- Born: 5 June 1955 Ilara-Mokin, Western Region, British Nigeria (now in Ondo State, Nigeria)
- Died: 2 July 2020 (aged 65) Owo, Nigeria
- Education: University of Benin, Edo state, Nigeria
- Occupation: Nigerian physician

= Wahab Adegbenro =

Nigerian physician (1955–2020)

Wahab Oluropo Adegbenro (5 June 1955 – 2 July 2020) was a Nigerian physician who served two terms as a commissioner for health in Ondo State, Nigeria.

==Early life==
Abdul-Wahab Oluropo Adegbenro was born on 5 June 1955 in Ilara-Mokin in Ifedore Local Government Area of Ondo State, Nigeria, into a polygamous Muslim family of cocoa farmers. His father, Chief Musa Adegbuyan Adegbenro (1924-2014), was the Odofin of Ilara-Mokin from 1994 to his death in 2014, the second highest ranking chief of Ilara-Mokin. The Adegbenros come from a very prestigious lineage in Ilara-Mokin, Adegbenro's paternal great-grandmother, Fatolurin, was the daughter of the Ajero of Ijero Ekiti, Oyiyosoye, her husband, his great-grandfather, Asurigidi l'oogun, was a famed warrior during the Kiriji War. Adegbenro's paternal grandmother, Fagoyibo, was the daughter of Chief Olagbaye, the Odofin of Ilara-Mokin.

Adegbenro had his primary education at Muslim Primary School, Ilara-mokin in Ifedore Local Government Area of Ondo State. He later attended Oyemekun Grammar School, Akure between 1962 and 1967, before proceeding to obtain his Bachelor of Medicine, Bachelor of Surgery (M.B.; B.S.) degree from University of Benin, Edo state, Nigeria.

==Career==
Adegbenro established Crown Hospital, Akure where he was the chief medical director.

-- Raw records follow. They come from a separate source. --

[src/ledfs_pkg.sv]
// ---------------------------------------------------------------------------
// ledfs_pkg: shared types and constants of the LED frame sender
// Opcodes, result actions, configuration layout, frame constants and the
// control-frame byte builder.
// ---------------------------------------------------------------------------
package ledfs_pkg;

   // Store and frame geometry
   localparam int LedCount    = 16;
   localparam int RowBytes    = 6;
   localparam int RowDataBits = 8 * RowBytes;
   localparam int FrameRows   = 16;
   localparam int FrameBytes  = 97;
   localparam int StepLatchLo = 98;
   localparam int StepIdle    = 100;
   localparam int StepBits    = 7;
   localparam int RowIdxBits  = 4;
   localparam int ColBits     = 3;
   localparam int LevelBits   = 16;
   localparam int CsrAddrBits = 5;
   localparam int CsrDataBits = 32;

   // Control frame content
   localparam logic [6:0] IdxDotEnd   = 7'd42;
   localparam logic [6:0] IdxMaxCur   = 7'd42;
   localparam logic [6:0] IdxBrightR  = 7'd43;
   localparam logic [6:0] IdxBrightGB = 7'd44;
   localparam logic [6:0] IdxFlagsHi  = 7'd45;
   localparam logic [6:0] IdxFlagsLo  = 7'd46;
   localparam logic [6:0] IdxMagicLo  = 7'd47;
   localparam logic [6:0] IdxMagic    = 7'd95;
   localparam logic [7:0] Magic       = 8'h96;
   localparam logic [7:0] DotByte     = 8'hFF;
   localparam logic [7:0] MarkerCtrl  = 8'hFF;
   localparam logic [7:0] MarkerGray  = 8'h00;

   typedef enum logic [1:0] {
      OP_SET_LED    = 2'd0,
      OP_START_GRAY = 2'd1,
      OP_START_CTRL = 2'd2,
      OP_POLL       = 2'd3
   } opcode_type;

   typedef enum logic [1:0] {
      ACT_SHIFT    = 2'd0,
      ACT_LATCH_HI = 2'd1,
      ACT_LATCH_LO = 2'd2
   } action_type;

   typedef enum logic [1:0] {
      KIND_MARKER   = 2'd0,
      KIND_DATA     = 2'd1,
      KIND_LATCH_HI = 2'd2,
      KIND_LATCH_LO = 2'd3
   } kind_type;

   typedef enum logic [2:0] {
      REG_MC_RED    = 3'd0,
      REG_MC_GREEN  = 3'd1,
      REG_MC_BLUE   = 3'd2,
      REG_BR_RED    = 3'd3,
      REG_BR_GREEN  = 3'd4,
      REG_BR_BLUE   = 3'd5,
      REG_FLAGS     = 3'd6
   } reg_idx_type;

   typedef struct packed {
      logic [2:0] mc_red;
      logic [2:0] mc_green;
      logic [2:0] mc_blue;
      logic [6:0] br_red;
      logic [6:0] br_green;
      logic [6:0] br_blue;
      logic [4:0] flags;
   } cfg_type;

   // One issued frame step, from the sequencer to the result stage
   typedef struct packed {
      logic                fire;
      kind_type            kind;
      logic                ctrl;
      logic [StepBits-1:0] idx;
      logic [ColBits-1:0]  col;
   } issue_type;

   // Byte idx of the control frame, built from the current registers
   function automatic logic [7:0] control_byte(input logic [6:0] idx, input cfg_type cfg);
      logic [7:0] v;
      if (idx < IdxDotEnd) begin
         v = DotByte;
      end else begin
         case (idx)
            IdxMaxCur:   v = {cfg.mc_blue[1:0], cfg.mc_green, cfg.mc_red};
            IdxBrightR:  v = {cfg.br_red, cfg.mc_blue[2]};
            IdxBrightGB: v = {cfg.br_blue[0], cfg.br_green};
            IdxFlagsHi:  v = {cfg.flags[4], cfg.flags[3], cfg.br_blue[6:1]};
            IdxFlagsLo:  v = {Magic[4:0], cfg.flags[2:0]};
            IdxMagicLo:  v = {5'd0, Magic[7:5]};
            IdxMagic:    v = Magic;
            default:     v = 8'd0;
         endcase
      end
      return v;
   endfunction

endpackage

[src/ledfs_req_if.sv]
// ---------------------------------------------------------------------------
// ledfs_req_if: request channel of the LED frame sender
// Valid/ready channel carrying one command item.
// ---------------------------------------------------------------------------
interface ledfs_req_if;
   import ledfs_pkg::*;

   logic                 valid;
   logic                 ready;
   logic [1:0]           opcode;
   logic [3:0]           led_index;
   logic [LevelBits-1:0] red_level;
   logic [LevelBits-1:0] green_level;
   logic [LevelBits-1:0] blue_level;
   logic                 transfer_done;

   modport source (
      output valid, opcode, led_index, red_level, green_level, blue_level, transfer_done,
      input  ready
   );
   modport sink (
      input  valid, opcode, led_index, red_level, green_level, blue_level, transfer_done,
      output ready
   );
endinterface

[src/ledfs_rsp_if.sv]
// ---------------------------------------------------------------------------
// ledfs_rsp_if: result channel of the LED frame sender
// Valid/ready channel carrying one frame step item.
// ---------------------------------------------------------------------------
interface ledfs_rsp_if;
   logic       valid;
   logic       ready;
   logic [1:0] action;
   logic [7:0] shift_byte;

   modport source (output valid, action, shift_byte, input ready);
   modport sink (input valid, action, shift_byte, output ready);
endinterface

[src/ledfs_csr.sv]
// ---------------------------------------------------------------------------
// ledfs_csr: configuration registers
// APB-style register file holding current and brightness codes and flags.
// ---------------------------------------------------------------------------
module ledfs_csr (
   input  logic                                   clock,
   input  logic                                   reset,
   input  logic                                   psel,
   input  logic                                   penable,
   input  logic                                   pwrite,
   input  logic [ledfs_pkg::CsrAddrBits-1:0]      paddr,
   input  logic [ledfs_pkg::CsrDataBits-1:0]      pwdata,
   output logic [ledfs_pkg::CsrDataBits-1:0]      prdata,
   output logic                                   pready,
   output ledfs_pkg::cfg_type                     cfg
);
   import ledfs_pkg::*;

   cfg_type     cfg_ff;
   cfg_type     cfg_in;
   reg_idx_type reg_idx;
   logic        wr_en;

   assign reg_idx = reg_idx_type'(paddr[4:2]);
   assign wr_en   = psel && penable && pwrite;
   assign pready  = 1'b1;
   assign cfg     = cfg_ff;

   // Decode the write
   always_comb begin
      cfg_in = cfg_ff;
      if (wr_en) begin
         unique case (reg_idx)
            REG_MC_RED:   cfg_in.mc_red   = pwdata[2:0];
            REG_MC_GREEN: cfg_in.mc_green = pwdata[2:0];
            REG_MC_BLUE:  cfg_in.mc_blue  = pwdata[2:0];
            REG_BR_RED:   cfg_in.br_red   = pwdata[6:0];
            REG_BR_GREEN: cfg_in.br_green = pwdata[6:0];
            REG_BR_BLUE:  cfg_in.br_blue  = pwdata[6:0];
            REG_FLAGS:    cfg_in.flags    = pwdata[4:0];
            default:      ;
         endcase
      end
   end

   always_ff @(posedge clock) begin
      if (reset) begin
         cfg_ff <= '{mc_red: 3'd0, mc_green: 3'd0, mc_blue: 3'd0,
                     br_red: 7'd127, br_green: 7'd127, br_blue: 7'd127,
                     flags: 5'd0};
      end else begin
         cfg_ff <= cfg_in;
      end
   end

   // Read back
   always_comb begin
      unique case (reg_idx)
         REG_MC_RED:   prdata = CsrDataBits'(cfg_ff.mc_red);
         REG_MC_GREEN: prdata = CsrDataBits'(cfg_ff.mc_green);
         REG_MC_BLUE:  prdata = CsrDataBits'(cfg_ff.mc_blue);
         REG_BR_RED:   prdata = CsrDataBits'(cfg_ff.br_red);
         REG_BR_GREEN: prdata = CsrDataBits'(cfg_ff.br_green);
         REG_BR_BLUE:  prdata = CsrDataBits'(cfg_ff.br_blue);
         REG_FLAGS:    prdata = CsrDataBits'(cfg_ff.flags);
         default:      prdata = '0;
      endcase
   end
endmodule

[src/ledfs_store.sv]
// ---------------------------------------------------------------------------
// ledfs_store: grayscale store
// One row of six bytes per LED, written whole, read one row a cycle with a
// registered read. Rows never written read as zero.
// ---------------------------------------------------------------------------
module ledfs_store #(
   parameter int LED_COUNT = ledfs_pkg::LedCount
) (
   input  logic                                 clock,
   input  logic                                 reset,
   input  logic                                 wr_en,
   input  logic [ledfs_pkg::RowIdxBits-1:0]     wr_row,
   input  logic [ledfs_pkg::RowDataBits-1:0]    wr_data,
   input  logic                                 rd_en,
   input  logic [ledfs_pkg::RowIdxBits-1:0]     rd_row,
   output logic [ledfs_pkg::RowDataBits-1:0]    rd_data
);
   import ledfs_pkg::*;

   localparam int AddrBits = (LED_COUNT > 1) ? $clog2(LED_COUNT) : 1;

   logic [RowDataBits-1:0] mem [LED_COUNT];
   logic [LED_COUNT-1:0]   valid_ff;
   logic [LED_COUNT-1:0]   valid_in;
   logic [RowDataBits-1:0] rd_data_ff;
   logic                   rd_hit_ff;
   logic                   rd_hit_in;
   logic                   wr_ok;
   logic                   rd_ok;

   assign wr_ok = wr_en && (32'(wr_row) < LED_COUNT);
   assign rd_ok = 32'(rd_row) < LED_COUNT;

   // Mark rows as written
   always_comb begin
      valid_in = valid_ff;
      if (wr_ok) begin
         valid_in[wr_row[AddrBits-1:0]] = 1'b1;
      end
   end

   assign rd_hit_in = rd_ok && valid_ff[rd_row[AddrBits-1:0]];

   always_ff @(posedge clock) begin
      if (reset) begin
         valid_ff  <= '0;
         rd_hit_ff <= 1'b0;
      end else begin
         valid_ff <= valid_in;
         if (rd_en) begin
            rd_hit_ff <= rd_hit_in;
         end
      end
   end

   // Memory array: one write and one registered read port
   always_ff @(posedge clock) begin
      if (wr_ok) begin
         mem[wr_row[AddrBits-1:0]] <= wr_data;
      end
      if (rd_en) begin
         rd_data_ff <= mem[rd_row[AddrBits-1:0]];
      end
   end

   assign rd_data = rd_hit_ff ? rd_data_ff : '0;
endmodule

[src/ledfs_seq.sv]
// ---------------------------------------------------------------------------
// ledfs_seq: frame sequencer
// Tracks the frame step and the store row and byte that go out next, and
// issues at most one frame step per accepted poll.
// ---------------------------------------------------------------------------
module ledfs_seq (
   input  logic                                 clock,
   input  logic                                 reset,
   input  logic                                 accept,
   input  logic [1:0]                           opcode,
   input  logic                                 transfer_done,
   output ledfs_pkg::issue_type                 issue,
   output logic [ledfs_pkg::RowIdxBits-1:0]     rd_row
);
   import ledfs_pkg::*;

   logic [StepBits-1:0]   step_ff, step_in;
   logic [RowIdxBits-1:0] row_ff, row_in;
   logic [ColBits-1:0]    col_ff, col_in;
   logic                  ctrl_ff, ctrl_in;
   opcode_type            op;

   assign op     = opcode_type'(opcode);
   assign rd_row = row_ff;

   // Next step and issued item
   always_comb begin
      step_in    = step_ff;
      row_in     = row_ff;
      col_in     = col_ff;
      ctrl_in    = ctrl_ff;
      issue.fire = 1'b0;
      issue.kind = KIND_MARKER;
      issue.ctrl = ctrl_ff;
      issue.idx  = StepBits'(FrameBytes - 1) - step_ff;
      issue.col  = col_ff;
      if (accept) begin
         unique case (op) inside
            OP_SET_LED: ;
            OP_START_GRAY, OP_START_CTRL: begin
               if (step_ff > StepBits'(StepLatchLo)) begin
                  step_in = '0;
                  ctrl_in = (op == OP_START_CTRL);
               end
            end
            OP_POLL: begin
               if (step_ff == '0) begin
                  issue.fire = 1'b1;
                  issue.kind = KIND_MARKER;
                  step_in    = StepBits'(1);
                  row_in     = RowIdxBits'(FrameRows - 1);
                  col_in     = ColBits'(RowBytes - 1);
               end else if (step_ff < StepBits'(FrameBytes)) begin
                  if (transfer_done) begin
                     issue.fire = 1'b1;
                     issue.kind = KIND_DATA;
                     step_in    = step_ff + StepBits'(1);
                     if (col_ff == '0) begin
                        col_in = ColBits'(RowBytes - 1);
                        row_in = row_ff - RowIdxBits'(1);
                     end else begin
                        col_in = col_ff - ColBits'(1);
                     end
                  end
               end else if (step_ff == StepBits'(FrameBytes)) begin
                  issue.fire = 1'b1;
                  issue.kind = KIND_LATCH_HI;
                  step_in    = StepBits'(StepLatchLo);
               end else if (step_ff == StepBits'(StepLatchLo)) begin
                  issue.fire = 1'b1;
                  issue.kind = KIND_LATCH_LO;
                  step_in    = StepBits'(StepLatchLo + 1);
               end
            end
            default: ;
         endcase
      end
   end

   always_ff @(posedge clock) begin
      if (reset) begin
         step_ff <= StepBits'(StepIdle);
         row_ff  <= '0;
         col_ff  <= '0;
         ctrl_ff <= 1'b0;
      end else begin
         step_ff <= step_in;
         row_ff  <= row_in;
         col_ff  <= col_in;
         ctrl_ff <= ctrl_in;
      end
   end
endmodule

[src/rgb_led_driver_frame_sender.sv]
// ---------------------------------------------------------------------------
// rgb_led_driver_frame_sender: serial frame sender for an RGB LED driver
// Grayscale store, frame sequencer and result stage with a register port.
// ---------------------------------------------------------------------------
// Takes one command item per clock cycle unless stalled. A set-led item writes
// one six-byte row of the grayscale store; a start item arms a grayscale or
// control frame when the sender is idle; each poll item yields the next frame
// step: the marker byte, the 96 data bytes (each only when transfer_done is
// set), then latch-high and latch-low. A step's result item passes through
// stage 1, which holds it during the registered store read, and then the
// output register. The request side stalls only while that output register
// is held by the sink. The store rows start out zero through per-row valid
// bits, so no clearing pass follows reset.
// ---------------------------------------------------------------------------
module rgb_led_driver_frame_sender #(
   parameter int LED_COUNT = ledfs_pkg::LedCount
) (
   input  logic                                 clock,
   input  logic                                 reset,
   ledfs_req_if.sink                            req,
   ledfs_rsp_if.source                          rsp,
   input  logic                                 psel,
   input  logic                                 penable,
   input  logic                                 pwrite,
   input  logic [ledfs_pkg::CsrAddrBits-1:0]    paddr,
   input  logic [ledfs_pkg::CsrDataBits-1:0]    pwdata,
   output logic [ledfs_pkg::CsrDataBits-1:0]    prdata,
   output logic                                 pready
);
   import ledfs_pkg::*;

   cfg_type                cfg;
   issue_type              issue;
   logic [RowIdxBits-1:0]  rd_row;
   logic [RowDataBits-1:0] row_data;
   logic                   accept;
   logic                   s1_move;

   logic                   s1_valid_ff, s1_valid_in;
   kind_type               s1_kind_ff;
   logic                   s1_ctrl_ff;
   logic [StepBits-1:0]    s1_idx_ff;
   logic [ColBits-1:0]     s1_col_ff;

   logic                   out_valid_ff, out_valid_in;
   action_type             out_action_ff, out_action_in;
   logic [7:0]             out_byte_ff, out_byte_in;
   logic [7:0]             store_byte;

   ledfs_csr u_csr (
      .clock   (clock),
      .reset   (reset),
      .psel    (psel),
      .penable (penable),
      .pwrite  (pwrite),
      .paddr   (paddr),
      .pwdata  (pwdata),
      .prdata  (prdata),
      .pready  (pready),
      .cfg     (cfg)
   );

   // Handshake: stage 1 drains into the output register
   assign s1_move   = !out_valid_ff || rsp.ready;
   assign req.ready = !s1_valid_ff || s1_move;
   assign accept    = req.valid && req.ready;

   ledfs_seq u_seq (
      .clock         (clock),
      .reset         (reset),
      .accept        (accept),
      .opcode        (req.opcode),
      .transfer_done (req.transfer_done),
      .issue         (issue),
      .rd_row        (rd_row)
   );

   ledfs_store #(
      .LED_COUNT (LED_COUNT)
   ) u_store (
      .clock   (clock),
      .reset   (reset),
      .wr_en   (accept && (opcode_type'(req.opcode) == OP_SET_LED)),
      .wr_row  (req.led_index),
      .wr_data ({req.red_level, req.green_level, req.blue_level}),
      .rd_en   (issue.fire && (issue.kind == KIND_DATA)),
      .rd_row  (rd_row),
      .rd_data (row_data)
   );

   // Stage 1: hold the issued step while the store read completes
   always_comb begin
      s1_valid_in = s1_valid_ff;
      if (issue.fire) begin
         s1_valid_in = 1'b1;
      end else if (s1_move) begin
         s1_valid_in = 1'b0;
      end
   end

   always_ff @(posedge clock) begin
      if (reset) begin
         s1_valid_ff <= 1'b0;
      end else begin
         s1_valid_ff <= s1_valid_in;
      end
   end

   always_ff @(posedge clock) begin
      if (issue.fire) begin
         s1_kind_ff <= issue.kind;
         s1_ctrl_ff <= issue.ctrl;
         s1_idx_ff  <= issue.idx;
         s1_col_ff  <= issue.col;
      end
   end

   // Pick the byte of the row
   always_comb begin
      case (s1_col_ff)
         3'd0:    store_byte = row_data[7:0];
         3'd1:    store_byte = row_data[15:8];
         3'd2:    store_byte = row_data[23:16];
         3'd3:    store_byte = row_data[31:24];
         3'd4:    store_byte = row_data[39:32];
         3'd5:    store_byte = row_data[47:40];
         default: store_byte = 8'd0;
      endcase
   end

   // Form the result item and load the output register
   always_comb begin
      out_valid_in  = out_valid_ff;
      out_action_in = out_action_ff;
      out_byte_in   = out_byte_ff;
      if (s1_valid_ff && s1_move) begin
         out_valid_in = 1'b1;
         unique case (s1_kind_ff)
            KIND_MARKER: begin
               out_action_in = ACT_SHIFT;
               out_byte_in   = s1_ctrl_ff ? MarkerCtrl : MarkerGray;
            end
            KIND_DATA: begin
               out_action_in = ACT_SHIFT;
               out_byte_in   = s1_ctrl_ff ? control_byte(s1_idx_ff, cfg) : store_byte;
            end
            KIND_LATCH_HI: begin
               out_action_in = ACT_LATCH_HI;
               out_byte_in   = 8'd0;
            end
            KIND_LATCH_LO: begin
               out_action_in = ACT_LATCH_LO;
               out_byte_in   = 8'd0;
            end
            default: begin
               out_action_in = ACT_SHIFT;
               out_byte_in   = 8'd0;
            end
         endcase
      end else if (rsp.ready) begin
         out_valid_in = 1'b0;
      end
   end

   always_ff @(posedge clock) begin
      if (reset) begin
         out_valid_ff <= 1'b0;
      end else begin
         out_valid_ff <= out_valid_in;
      end
   end

   always_ff @(posedge clock) begin
      out_action_ff <= out_action_in;
      out_byte_ff   <= out_byte_in;
   end

   assign rsp.valid      = out_valid_ff;
   assign rsp.action     = out_action_ff;
   assign rsp.shift_byte = out_byte_ff;
endmodule

[src/flat_wrapper.sv]
// flat-port wrapper written by rule: the top's interface ports become plain ports
module rgb_led_driver_frame_sender_flat import ledfs_pkg::*;
#(
   parameter int LED_COUNT = ledfs_pkg::LedCount
)
  (clock, reset, psel, penable, pwrite, paddr, pwdata, prdata, pready, req_valid, req_opcode, req_led_index, req_red_level, req_green_level, req_blue_level, req_transfer_done, req_ready, rsp_valid, rsp_action, rsp_shift_byte, rsp_ready);
  ledfs_req_if req_i ();
  ledfs_rsp_if rsp_i ();
  input  logic clock;
  input  logic reset;
  input  logic psel;
  input  logic penable;
  input  logic pwrite;
  input  logic [ledfs_pkg::CsrAddrBits-1:0] paddr;
  input  logic [ledfs_pkg::CsrDataBits-1:0] pwdata;
  output logic [ledfs_pkg::CsrDataBits-1:0] prdata;
  output logic pready;
  input wire logic [$bits(req_i.valid)-1:0] req_valid;
  input wire logic [$bits(req_i.opcode)-1:0] req_opcode;
  input wire logic [$bits(req_i.led_index)-1:0] req_led_index;
  input wire logic [$bits(req_i.red_level)-1:0] req_red_level;
  input wire logic [$bits(req_i.green_level)-1:0] req_green_level;
  input wire logic [$bits(req_i.blue_level)-1:0] req_blue_level;
  input wire logic [$bits(req_i.transfer_done)-1:0] req_transfer_done;
  output wire logic [$bits(req_i.ready)-1:0] req_ready;
  output wire logic [$bits(rsp_i.valid)-1:0] rsp_valid;
  output wire logic [$bits(rsp_i.action)-1:0] rsp_action;
  output wire logic [$bits(rsp_i.shift_byte)-1:0] rsp_shift_byte;
  input wire logic [$bits(rsp_i.ready)-1:0] rsp_ready;
  assign req_i.valid = req_valid;
  assign req_i.opcode = req_opcode;
  assign req_i.led_index = req_led_index;
  assign req_i.red_level = req_red_level;
  assign req_i.green_level = req_green_level;
  assign req_i.blue_level = req_blue_level;
  assign req_i.transfer_done = req_transfer_done;
  assign req_ready = req_i.ready;
  assign rsp_valid = rsp_i.valid;
  assign rsp_action = rsp_i.action;
  assign rsp_shift_byte = rsp_i.shift_byte;
  assign rsp_i.ready = rsp_ready;
  rgb_led_driver_frame_sender #(.LED_COUNT(LED_COUNT)) u_core (.clock(clock), .reset(reset), .req(req_i), .rsp(rsp_i), .psel(psel), .penable(penable), .pwrite(pwrite), .paddr(paddr), .pwdata(pwdata), .prdata(prdata), .pready(pready));
endmodule
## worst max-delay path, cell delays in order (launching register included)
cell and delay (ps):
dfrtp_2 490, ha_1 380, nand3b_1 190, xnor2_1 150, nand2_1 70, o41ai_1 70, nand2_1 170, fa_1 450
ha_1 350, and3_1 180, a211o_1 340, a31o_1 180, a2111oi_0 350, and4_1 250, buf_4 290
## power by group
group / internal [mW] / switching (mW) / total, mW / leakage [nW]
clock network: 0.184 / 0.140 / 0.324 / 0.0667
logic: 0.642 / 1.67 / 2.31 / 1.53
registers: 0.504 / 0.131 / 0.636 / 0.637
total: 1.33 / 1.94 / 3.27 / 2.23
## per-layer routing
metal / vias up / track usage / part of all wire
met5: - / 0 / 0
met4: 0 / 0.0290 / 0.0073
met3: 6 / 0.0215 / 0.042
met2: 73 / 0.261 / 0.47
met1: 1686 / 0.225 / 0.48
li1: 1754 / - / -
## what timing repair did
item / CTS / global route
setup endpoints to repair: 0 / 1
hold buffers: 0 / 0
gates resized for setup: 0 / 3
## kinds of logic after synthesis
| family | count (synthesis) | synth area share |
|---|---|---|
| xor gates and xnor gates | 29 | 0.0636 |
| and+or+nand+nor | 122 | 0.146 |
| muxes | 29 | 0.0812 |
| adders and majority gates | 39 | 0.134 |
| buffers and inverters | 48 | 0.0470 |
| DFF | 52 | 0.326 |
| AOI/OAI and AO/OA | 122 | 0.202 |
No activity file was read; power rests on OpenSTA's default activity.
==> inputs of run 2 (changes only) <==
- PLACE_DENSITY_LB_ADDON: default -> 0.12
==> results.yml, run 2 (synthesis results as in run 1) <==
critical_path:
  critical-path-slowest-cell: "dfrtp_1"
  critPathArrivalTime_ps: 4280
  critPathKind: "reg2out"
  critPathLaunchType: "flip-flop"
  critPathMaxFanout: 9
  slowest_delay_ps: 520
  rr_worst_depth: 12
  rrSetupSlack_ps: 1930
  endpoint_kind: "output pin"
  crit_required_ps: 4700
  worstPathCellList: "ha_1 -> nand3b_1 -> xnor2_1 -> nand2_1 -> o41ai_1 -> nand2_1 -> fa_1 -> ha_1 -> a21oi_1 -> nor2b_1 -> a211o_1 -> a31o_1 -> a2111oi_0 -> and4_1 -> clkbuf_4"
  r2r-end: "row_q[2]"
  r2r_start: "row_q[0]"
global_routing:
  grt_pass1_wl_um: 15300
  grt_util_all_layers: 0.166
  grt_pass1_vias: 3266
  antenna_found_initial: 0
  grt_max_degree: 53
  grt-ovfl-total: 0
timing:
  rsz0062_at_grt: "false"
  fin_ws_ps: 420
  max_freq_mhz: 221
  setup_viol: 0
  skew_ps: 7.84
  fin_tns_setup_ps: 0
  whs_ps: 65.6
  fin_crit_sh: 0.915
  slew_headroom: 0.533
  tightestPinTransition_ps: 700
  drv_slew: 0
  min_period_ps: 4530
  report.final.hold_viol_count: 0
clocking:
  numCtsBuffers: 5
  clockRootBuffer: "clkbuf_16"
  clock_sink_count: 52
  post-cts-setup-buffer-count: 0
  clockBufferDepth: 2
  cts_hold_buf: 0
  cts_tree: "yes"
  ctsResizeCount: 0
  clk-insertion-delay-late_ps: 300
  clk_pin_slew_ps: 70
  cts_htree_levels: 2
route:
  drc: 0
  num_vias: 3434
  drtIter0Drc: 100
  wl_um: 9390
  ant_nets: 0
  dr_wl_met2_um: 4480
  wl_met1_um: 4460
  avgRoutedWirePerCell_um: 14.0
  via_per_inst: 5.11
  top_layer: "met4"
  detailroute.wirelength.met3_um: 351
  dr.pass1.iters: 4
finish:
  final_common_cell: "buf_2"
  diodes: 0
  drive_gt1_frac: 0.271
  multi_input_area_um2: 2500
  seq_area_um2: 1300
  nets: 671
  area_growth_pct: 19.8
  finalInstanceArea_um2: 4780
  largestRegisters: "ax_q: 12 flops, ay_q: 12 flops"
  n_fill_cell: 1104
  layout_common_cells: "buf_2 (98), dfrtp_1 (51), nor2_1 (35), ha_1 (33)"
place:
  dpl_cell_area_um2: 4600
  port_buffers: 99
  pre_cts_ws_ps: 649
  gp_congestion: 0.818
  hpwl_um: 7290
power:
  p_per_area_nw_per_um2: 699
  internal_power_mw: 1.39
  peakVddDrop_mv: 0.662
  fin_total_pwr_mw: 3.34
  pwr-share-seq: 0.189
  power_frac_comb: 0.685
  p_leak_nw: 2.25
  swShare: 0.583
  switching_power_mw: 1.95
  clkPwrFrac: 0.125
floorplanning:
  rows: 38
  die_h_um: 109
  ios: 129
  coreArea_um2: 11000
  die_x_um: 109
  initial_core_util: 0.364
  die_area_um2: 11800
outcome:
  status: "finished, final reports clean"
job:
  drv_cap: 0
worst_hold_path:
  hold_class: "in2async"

Adegbenro was appointed vice chairman of the Ondo State Committee on Sports for the Disabled from 1997 to 1999, and later became the chairman of the committee from 1999 to 2002. He was also a director of the Ondo State Waste Management Board from 1999 to 2002 before being appointed commissioner in charge of culture and tourism in Ondo State and then as the state commissioner of health.

Adegbenro was a member of the Nigeria Medical Association; a member of the Association of General and Private Medical Practitioners of Nigeria; an associate member, Royal College of General Practitioners of London; and a member of the Nigeria Guild of Medical Directors.

He was the chairman of the Ondo State Inter-ministerial Committee against COVID-19.

==Personal life==
He was married to Oluwatoyin Adegbenro, and they had children.

==Death==
Adegbenro was rushed to the Federal Medical Centre in Owo after contracting the coronavirus. He was said to have suffered from diabetes prior to contracting COVID-19. He died on Thursday 2 July 2020, after spending about 10 days at the hospital.

Upon his demise, the Ondo State Government declared Friday 3 July 2020 a work-free day and also directed all flags in the state to fly at half mast for seven days to mourn his death.

He was buried on Friday 3 July 2020 at Ilara-Mokin, Ondo State.